▶ _Exercise prompt_
This exercise asks for a copy of each line in the records below with the word "wire" in it.

Data for this exercise START

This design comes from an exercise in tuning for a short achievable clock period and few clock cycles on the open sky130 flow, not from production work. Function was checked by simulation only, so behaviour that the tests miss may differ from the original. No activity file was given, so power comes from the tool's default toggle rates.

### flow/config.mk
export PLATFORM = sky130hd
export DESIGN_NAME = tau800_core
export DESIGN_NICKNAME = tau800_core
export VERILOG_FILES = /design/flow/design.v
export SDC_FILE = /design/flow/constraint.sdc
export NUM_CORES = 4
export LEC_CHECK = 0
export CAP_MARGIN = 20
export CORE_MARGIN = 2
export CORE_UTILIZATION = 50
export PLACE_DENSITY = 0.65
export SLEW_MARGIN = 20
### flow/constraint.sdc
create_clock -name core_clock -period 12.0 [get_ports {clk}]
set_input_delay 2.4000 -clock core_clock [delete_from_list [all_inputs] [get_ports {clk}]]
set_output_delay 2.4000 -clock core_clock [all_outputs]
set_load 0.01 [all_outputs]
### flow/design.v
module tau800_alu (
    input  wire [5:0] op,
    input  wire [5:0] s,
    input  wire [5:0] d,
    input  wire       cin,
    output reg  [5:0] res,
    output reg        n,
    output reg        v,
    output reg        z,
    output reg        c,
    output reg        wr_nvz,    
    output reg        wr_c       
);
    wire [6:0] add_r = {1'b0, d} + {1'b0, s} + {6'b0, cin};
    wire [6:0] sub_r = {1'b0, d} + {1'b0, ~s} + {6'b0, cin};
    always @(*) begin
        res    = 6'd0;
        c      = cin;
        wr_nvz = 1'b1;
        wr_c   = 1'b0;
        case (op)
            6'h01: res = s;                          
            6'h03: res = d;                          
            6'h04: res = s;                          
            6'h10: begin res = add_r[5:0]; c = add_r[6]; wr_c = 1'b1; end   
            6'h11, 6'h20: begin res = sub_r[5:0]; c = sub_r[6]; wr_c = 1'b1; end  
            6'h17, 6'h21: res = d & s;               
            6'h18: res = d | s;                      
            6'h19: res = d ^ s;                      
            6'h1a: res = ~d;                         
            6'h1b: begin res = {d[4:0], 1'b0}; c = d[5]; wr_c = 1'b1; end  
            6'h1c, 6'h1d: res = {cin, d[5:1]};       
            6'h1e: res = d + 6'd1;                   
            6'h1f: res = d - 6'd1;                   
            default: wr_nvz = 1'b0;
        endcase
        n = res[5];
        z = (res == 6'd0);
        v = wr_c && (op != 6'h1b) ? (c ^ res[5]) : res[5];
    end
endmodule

Data for this exercise END

▶ _Answer section_
    input  wire [5:0] op,
    input  wire [5:0] s,
    input  wire [5:0] d,
    input  wire       cin,
    wire [6:0] add_r = {1'b0, d} + {1'b0, s} + {6'b0, cin};
    wire [6:0] sub_r = {1'b0, d} + {1'b0, ~s} + {6'b0, cin};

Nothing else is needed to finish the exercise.